### Exercise
Your task is to copy every line below that contains the word "drivers".

━━━━━ Dataset extract

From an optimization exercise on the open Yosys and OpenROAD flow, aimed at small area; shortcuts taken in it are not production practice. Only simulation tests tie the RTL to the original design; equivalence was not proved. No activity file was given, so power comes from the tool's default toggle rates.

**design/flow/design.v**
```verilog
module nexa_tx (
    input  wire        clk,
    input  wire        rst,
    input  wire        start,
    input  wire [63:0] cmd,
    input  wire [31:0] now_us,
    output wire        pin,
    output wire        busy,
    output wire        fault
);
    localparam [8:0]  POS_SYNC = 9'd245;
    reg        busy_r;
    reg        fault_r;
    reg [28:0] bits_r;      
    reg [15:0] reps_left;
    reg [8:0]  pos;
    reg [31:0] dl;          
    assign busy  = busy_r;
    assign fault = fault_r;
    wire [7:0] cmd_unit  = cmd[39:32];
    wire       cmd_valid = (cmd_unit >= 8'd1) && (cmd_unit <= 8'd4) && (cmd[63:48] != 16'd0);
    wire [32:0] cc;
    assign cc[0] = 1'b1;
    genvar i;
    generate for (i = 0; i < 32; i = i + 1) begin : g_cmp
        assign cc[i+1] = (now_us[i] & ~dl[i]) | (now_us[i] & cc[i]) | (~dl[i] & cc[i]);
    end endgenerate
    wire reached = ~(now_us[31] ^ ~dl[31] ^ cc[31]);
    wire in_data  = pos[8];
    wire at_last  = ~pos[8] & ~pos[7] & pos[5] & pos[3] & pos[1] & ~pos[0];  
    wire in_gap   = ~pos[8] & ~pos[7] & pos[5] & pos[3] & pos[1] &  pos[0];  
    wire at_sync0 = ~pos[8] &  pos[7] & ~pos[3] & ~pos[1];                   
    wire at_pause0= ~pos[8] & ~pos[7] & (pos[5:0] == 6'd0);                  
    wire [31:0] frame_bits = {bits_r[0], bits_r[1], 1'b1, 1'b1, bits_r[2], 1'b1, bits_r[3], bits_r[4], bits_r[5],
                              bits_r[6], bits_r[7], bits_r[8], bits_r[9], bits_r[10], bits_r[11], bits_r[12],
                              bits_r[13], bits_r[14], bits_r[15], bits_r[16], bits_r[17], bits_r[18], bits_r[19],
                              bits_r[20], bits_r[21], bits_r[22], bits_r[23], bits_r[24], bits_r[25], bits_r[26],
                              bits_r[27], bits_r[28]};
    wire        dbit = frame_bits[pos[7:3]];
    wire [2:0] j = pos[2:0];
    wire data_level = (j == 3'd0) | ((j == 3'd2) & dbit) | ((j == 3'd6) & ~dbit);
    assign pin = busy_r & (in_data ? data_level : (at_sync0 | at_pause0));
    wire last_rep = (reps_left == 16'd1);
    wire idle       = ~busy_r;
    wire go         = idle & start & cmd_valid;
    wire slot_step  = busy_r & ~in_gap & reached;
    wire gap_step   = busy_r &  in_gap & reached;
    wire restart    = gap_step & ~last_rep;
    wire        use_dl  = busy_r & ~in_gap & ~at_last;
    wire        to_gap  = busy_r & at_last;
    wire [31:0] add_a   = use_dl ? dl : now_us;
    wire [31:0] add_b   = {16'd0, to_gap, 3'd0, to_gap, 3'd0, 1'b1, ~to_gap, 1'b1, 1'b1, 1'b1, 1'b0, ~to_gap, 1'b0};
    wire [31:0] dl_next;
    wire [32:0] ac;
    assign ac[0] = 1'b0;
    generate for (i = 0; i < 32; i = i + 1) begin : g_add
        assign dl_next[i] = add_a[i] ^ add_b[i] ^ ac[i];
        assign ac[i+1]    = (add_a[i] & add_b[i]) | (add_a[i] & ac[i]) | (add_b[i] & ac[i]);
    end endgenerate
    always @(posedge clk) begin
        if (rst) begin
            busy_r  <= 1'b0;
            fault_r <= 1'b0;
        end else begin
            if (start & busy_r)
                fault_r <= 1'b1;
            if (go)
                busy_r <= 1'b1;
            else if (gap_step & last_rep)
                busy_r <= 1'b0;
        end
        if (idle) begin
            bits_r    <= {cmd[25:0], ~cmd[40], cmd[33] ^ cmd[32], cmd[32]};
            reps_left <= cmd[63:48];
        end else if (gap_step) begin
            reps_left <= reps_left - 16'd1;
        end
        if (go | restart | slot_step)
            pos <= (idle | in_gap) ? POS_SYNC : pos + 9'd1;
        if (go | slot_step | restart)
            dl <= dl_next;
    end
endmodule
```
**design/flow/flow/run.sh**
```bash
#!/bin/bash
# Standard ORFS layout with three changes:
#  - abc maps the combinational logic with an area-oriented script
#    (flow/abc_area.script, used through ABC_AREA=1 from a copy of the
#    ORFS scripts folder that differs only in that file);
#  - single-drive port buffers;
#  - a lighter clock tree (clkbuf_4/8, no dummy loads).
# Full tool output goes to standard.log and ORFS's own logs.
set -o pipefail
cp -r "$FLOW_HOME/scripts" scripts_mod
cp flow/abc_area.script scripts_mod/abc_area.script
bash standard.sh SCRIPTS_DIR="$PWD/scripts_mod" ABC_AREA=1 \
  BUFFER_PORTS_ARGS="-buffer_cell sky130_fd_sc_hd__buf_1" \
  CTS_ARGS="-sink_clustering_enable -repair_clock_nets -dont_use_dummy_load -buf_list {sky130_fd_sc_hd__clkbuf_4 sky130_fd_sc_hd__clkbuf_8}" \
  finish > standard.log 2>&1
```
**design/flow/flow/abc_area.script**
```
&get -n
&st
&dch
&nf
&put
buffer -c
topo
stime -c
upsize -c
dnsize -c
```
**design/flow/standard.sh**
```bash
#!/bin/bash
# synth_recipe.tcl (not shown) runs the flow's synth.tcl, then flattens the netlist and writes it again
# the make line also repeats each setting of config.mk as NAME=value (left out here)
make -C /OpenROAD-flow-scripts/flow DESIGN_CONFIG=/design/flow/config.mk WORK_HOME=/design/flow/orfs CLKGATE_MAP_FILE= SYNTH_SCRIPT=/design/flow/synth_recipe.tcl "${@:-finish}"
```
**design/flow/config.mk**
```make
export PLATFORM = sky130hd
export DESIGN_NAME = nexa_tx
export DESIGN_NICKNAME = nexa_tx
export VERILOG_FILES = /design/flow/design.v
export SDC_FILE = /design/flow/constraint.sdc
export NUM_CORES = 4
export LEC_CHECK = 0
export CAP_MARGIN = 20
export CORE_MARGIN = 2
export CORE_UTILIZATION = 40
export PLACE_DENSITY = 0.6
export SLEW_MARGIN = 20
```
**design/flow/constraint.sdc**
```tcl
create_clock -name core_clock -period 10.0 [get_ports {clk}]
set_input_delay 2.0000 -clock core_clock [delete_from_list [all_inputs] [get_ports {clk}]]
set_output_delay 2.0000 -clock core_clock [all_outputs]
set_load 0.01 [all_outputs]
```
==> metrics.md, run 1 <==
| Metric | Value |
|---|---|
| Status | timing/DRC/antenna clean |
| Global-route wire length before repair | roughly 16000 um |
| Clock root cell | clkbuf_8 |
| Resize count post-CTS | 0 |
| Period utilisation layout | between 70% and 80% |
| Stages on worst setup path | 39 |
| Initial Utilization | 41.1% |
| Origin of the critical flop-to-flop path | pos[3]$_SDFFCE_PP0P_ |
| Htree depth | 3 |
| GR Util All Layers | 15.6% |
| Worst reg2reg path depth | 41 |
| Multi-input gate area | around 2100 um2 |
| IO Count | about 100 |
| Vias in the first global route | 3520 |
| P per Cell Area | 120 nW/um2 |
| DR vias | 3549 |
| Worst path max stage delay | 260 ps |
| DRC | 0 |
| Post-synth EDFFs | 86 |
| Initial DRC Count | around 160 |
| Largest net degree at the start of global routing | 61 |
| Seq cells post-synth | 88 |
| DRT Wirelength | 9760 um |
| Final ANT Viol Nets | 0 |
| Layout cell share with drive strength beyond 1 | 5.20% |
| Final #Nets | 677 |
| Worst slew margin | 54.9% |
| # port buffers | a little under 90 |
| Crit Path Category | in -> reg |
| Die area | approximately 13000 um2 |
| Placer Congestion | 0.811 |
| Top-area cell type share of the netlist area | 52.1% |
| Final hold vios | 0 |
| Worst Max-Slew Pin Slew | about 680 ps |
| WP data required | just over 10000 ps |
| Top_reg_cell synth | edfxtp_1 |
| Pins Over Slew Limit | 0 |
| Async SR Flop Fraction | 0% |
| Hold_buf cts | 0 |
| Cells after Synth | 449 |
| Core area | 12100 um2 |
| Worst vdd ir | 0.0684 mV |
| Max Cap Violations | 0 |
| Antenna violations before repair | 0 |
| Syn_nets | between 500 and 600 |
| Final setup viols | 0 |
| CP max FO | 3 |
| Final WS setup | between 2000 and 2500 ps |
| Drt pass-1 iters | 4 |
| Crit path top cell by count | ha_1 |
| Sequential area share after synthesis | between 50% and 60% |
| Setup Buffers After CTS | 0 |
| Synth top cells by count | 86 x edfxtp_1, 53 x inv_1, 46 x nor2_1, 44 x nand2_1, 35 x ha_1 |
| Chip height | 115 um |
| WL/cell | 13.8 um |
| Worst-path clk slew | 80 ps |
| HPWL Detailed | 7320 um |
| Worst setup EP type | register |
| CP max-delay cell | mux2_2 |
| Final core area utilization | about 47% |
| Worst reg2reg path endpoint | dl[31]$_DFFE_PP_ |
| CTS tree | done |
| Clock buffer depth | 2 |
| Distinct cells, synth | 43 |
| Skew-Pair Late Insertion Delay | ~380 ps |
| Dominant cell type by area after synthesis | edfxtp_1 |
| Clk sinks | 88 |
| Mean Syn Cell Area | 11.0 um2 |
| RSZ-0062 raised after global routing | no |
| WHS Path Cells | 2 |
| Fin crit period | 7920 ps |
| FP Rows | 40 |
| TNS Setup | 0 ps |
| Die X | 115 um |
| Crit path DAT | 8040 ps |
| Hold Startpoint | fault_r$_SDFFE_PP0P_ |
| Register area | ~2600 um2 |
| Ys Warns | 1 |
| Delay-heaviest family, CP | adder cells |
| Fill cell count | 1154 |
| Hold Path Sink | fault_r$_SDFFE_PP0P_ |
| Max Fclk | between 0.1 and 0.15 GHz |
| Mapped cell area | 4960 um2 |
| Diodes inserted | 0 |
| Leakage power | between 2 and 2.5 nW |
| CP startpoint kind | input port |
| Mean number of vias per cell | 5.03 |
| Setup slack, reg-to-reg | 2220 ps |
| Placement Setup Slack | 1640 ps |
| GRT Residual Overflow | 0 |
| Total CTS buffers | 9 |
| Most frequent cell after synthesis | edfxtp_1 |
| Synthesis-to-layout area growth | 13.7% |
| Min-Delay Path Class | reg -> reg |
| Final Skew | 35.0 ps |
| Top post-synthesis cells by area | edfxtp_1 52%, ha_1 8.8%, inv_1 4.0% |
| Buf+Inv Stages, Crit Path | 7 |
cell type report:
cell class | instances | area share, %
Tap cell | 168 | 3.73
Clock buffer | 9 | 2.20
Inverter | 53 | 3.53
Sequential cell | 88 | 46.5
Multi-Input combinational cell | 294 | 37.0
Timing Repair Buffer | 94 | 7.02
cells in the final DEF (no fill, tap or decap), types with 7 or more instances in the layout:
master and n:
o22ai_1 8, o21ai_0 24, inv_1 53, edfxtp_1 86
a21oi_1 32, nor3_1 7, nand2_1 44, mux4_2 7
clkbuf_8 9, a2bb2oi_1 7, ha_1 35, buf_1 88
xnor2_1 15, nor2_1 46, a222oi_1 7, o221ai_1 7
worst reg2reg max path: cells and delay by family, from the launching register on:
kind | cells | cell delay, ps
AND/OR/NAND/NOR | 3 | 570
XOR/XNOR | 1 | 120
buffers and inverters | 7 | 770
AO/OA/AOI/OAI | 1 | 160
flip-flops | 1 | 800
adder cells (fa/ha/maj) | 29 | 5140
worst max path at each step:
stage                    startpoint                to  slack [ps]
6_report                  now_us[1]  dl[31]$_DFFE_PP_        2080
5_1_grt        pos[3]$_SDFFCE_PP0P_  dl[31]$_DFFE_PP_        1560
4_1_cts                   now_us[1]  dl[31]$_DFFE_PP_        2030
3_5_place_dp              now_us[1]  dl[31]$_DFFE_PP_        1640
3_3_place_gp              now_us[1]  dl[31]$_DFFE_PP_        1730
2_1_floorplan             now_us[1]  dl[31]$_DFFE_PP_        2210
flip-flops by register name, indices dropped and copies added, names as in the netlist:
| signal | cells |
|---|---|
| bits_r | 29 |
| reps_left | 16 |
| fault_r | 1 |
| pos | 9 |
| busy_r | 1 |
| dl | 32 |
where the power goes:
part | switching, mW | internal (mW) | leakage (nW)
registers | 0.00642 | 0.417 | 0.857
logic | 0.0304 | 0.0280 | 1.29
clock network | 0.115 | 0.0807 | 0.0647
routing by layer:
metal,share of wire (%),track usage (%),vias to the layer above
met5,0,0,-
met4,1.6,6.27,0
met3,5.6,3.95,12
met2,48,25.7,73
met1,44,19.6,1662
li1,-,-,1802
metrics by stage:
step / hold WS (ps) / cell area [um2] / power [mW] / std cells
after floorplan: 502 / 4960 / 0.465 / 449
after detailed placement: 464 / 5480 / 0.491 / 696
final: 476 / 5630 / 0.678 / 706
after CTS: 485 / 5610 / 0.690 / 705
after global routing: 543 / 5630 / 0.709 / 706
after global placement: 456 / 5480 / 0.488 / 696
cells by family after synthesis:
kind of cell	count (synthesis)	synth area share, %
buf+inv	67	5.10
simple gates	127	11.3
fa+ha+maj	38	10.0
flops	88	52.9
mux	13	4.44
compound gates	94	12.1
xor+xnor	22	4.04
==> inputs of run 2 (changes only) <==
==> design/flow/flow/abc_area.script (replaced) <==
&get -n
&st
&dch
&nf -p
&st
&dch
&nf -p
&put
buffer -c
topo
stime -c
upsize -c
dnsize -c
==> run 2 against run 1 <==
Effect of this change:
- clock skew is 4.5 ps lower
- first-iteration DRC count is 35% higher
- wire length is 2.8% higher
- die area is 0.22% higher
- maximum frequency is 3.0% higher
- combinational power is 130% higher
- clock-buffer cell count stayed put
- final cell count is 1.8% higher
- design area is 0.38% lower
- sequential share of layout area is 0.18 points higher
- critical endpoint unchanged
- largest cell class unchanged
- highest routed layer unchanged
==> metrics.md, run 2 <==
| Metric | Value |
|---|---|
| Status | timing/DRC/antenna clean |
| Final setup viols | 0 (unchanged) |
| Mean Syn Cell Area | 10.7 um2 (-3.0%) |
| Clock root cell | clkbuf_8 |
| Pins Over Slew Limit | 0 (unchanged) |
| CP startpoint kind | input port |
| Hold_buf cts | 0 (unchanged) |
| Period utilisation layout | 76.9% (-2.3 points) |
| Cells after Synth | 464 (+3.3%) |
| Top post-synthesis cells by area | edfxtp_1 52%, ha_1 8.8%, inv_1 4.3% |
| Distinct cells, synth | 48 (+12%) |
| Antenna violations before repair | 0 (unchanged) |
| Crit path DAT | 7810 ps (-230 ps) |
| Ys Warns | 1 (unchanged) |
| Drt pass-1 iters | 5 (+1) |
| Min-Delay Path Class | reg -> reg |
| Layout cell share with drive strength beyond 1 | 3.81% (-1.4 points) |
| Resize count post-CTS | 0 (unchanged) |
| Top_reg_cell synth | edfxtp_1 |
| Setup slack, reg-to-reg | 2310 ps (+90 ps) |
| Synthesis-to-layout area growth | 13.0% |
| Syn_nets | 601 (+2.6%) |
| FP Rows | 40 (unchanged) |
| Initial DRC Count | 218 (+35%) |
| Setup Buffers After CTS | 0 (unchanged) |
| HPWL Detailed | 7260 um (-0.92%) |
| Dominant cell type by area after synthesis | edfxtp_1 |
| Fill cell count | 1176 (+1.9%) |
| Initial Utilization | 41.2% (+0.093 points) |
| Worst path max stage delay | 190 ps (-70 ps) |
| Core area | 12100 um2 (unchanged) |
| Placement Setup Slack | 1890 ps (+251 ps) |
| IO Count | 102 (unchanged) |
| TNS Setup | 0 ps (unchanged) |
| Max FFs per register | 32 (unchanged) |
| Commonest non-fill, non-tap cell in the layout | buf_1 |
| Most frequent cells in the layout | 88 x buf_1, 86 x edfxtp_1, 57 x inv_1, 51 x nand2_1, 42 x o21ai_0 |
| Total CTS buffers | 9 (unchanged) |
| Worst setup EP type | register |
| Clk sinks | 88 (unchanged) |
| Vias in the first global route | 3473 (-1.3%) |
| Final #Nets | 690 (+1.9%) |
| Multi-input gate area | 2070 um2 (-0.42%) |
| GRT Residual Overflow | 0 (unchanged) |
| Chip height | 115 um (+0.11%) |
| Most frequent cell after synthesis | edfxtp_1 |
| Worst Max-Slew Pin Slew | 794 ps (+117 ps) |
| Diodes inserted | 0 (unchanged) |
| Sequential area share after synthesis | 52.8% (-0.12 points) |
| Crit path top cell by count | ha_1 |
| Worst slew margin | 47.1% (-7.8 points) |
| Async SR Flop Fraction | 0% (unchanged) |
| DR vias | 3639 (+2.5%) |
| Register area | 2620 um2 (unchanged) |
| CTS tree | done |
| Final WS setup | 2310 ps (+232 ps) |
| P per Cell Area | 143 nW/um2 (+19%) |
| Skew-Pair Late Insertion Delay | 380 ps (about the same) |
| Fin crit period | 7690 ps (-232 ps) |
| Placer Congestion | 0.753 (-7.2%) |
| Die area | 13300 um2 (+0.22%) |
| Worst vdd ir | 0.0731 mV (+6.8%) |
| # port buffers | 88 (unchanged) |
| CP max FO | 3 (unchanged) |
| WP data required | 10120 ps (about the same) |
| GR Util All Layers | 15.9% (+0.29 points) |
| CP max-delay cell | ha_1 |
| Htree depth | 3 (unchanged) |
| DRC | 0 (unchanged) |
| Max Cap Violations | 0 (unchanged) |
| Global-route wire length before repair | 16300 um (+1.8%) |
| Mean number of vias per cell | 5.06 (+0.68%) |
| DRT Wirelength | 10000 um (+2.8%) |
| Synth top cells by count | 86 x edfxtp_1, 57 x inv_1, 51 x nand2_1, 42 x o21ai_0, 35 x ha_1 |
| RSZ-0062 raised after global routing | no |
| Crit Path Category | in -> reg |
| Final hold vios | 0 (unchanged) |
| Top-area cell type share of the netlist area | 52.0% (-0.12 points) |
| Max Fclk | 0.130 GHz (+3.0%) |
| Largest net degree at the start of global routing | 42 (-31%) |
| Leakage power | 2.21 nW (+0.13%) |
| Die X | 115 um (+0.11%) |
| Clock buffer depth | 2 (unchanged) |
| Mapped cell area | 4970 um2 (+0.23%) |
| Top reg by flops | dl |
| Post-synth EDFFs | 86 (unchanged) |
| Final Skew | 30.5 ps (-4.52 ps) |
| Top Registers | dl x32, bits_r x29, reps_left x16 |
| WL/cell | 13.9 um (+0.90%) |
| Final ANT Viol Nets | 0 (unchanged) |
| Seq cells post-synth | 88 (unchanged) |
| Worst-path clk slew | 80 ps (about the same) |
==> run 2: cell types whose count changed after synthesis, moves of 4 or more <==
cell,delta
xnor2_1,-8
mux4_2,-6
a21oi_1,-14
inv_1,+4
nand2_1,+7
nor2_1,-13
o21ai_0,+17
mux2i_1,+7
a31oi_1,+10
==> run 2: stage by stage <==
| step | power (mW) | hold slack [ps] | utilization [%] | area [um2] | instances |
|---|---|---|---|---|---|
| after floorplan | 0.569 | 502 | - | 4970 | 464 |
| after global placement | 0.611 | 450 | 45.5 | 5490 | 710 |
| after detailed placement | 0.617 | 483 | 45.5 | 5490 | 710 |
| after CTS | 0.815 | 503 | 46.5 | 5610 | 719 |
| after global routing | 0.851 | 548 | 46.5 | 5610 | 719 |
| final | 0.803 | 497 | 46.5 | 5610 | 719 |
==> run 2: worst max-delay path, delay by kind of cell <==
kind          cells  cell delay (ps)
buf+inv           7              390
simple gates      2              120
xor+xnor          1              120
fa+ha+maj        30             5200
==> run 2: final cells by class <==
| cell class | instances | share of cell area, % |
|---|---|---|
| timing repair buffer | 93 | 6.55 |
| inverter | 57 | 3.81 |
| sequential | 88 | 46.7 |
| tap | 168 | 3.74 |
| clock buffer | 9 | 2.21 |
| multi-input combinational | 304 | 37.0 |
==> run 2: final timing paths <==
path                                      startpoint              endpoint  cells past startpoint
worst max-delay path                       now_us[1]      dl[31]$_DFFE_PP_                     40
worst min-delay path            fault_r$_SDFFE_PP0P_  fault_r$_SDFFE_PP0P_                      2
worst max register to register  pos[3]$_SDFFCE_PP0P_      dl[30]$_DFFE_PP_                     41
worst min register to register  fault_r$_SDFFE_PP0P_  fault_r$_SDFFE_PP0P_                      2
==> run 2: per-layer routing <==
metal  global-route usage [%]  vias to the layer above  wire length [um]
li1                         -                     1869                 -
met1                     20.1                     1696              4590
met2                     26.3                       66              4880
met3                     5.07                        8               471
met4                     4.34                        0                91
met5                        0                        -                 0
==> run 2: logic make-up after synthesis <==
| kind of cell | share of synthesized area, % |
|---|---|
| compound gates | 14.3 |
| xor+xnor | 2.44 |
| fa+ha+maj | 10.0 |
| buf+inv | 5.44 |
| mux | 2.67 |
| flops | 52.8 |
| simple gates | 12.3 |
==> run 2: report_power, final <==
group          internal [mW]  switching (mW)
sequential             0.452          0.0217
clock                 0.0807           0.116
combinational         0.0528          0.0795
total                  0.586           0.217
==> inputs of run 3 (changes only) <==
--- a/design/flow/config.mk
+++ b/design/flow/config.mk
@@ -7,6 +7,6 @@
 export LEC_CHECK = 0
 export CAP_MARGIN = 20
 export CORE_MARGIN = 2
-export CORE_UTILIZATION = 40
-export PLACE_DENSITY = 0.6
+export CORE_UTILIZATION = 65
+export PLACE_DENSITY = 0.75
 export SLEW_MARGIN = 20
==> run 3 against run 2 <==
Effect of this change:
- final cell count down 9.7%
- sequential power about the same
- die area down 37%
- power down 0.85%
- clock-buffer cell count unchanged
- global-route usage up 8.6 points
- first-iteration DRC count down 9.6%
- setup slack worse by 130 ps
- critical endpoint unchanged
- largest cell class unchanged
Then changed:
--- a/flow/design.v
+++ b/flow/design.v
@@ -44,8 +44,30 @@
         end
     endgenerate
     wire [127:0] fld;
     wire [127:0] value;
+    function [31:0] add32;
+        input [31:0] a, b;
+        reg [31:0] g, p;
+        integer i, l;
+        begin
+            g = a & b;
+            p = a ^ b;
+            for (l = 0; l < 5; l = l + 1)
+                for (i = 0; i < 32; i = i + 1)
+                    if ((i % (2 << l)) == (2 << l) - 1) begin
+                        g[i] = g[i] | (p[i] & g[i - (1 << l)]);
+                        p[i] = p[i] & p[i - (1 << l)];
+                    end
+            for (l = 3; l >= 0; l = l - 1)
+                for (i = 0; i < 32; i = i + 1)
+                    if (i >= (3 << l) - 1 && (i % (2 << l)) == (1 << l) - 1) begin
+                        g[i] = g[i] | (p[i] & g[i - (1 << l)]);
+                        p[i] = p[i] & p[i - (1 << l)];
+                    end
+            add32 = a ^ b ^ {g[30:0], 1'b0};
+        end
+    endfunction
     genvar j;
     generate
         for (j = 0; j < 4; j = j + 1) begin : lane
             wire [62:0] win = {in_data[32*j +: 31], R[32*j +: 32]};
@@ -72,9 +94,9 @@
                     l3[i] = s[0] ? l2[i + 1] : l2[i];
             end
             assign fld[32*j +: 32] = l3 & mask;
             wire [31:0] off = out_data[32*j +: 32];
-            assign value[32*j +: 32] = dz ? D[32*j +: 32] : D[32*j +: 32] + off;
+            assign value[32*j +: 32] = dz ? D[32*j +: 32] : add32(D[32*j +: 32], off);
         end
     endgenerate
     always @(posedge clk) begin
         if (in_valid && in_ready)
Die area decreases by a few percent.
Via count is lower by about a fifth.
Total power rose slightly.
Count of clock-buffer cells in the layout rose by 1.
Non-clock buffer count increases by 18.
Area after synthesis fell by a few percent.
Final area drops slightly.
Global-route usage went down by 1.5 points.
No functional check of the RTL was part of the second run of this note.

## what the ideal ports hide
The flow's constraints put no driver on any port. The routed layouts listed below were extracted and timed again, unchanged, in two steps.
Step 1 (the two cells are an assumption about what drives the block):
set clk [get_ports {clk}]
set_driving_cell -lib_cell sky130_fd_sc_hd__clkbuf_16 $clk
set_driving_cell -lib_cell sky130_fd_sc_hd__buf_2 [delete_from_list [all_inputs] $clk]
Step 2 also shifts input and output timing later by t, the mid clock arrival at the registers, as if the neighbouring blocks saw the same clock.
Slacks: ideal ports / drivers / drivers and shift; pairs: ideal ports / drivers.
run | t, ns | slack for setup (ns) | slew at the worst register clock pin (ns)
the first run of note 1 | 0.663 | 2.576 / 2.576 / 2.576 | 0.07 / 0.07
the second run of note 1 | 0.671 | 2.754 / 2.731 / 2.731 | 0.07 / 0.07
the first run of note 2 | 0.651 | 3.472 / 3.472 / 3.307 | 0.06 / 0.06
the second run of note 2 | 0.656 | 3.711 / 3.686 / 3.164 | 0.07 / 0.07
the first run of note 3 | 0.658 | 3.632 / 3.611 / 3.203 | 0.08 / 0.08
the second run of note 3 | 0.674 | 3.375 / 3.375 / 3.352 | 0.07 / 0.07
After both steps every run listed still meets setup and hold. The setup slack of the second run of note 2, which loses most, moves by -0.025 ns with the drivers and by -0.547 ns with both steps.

━━━━━━━━━━

### Task result
Slacks: ideal ports / drivers / drivers and shift; pairs: ideal ports / drivers.
After both steps every run listed still meets setup and hold. The setup slack of the second run of note 2, which loses most, moves by -0.025 ns with the drivers and by -0.547 ns with both steps.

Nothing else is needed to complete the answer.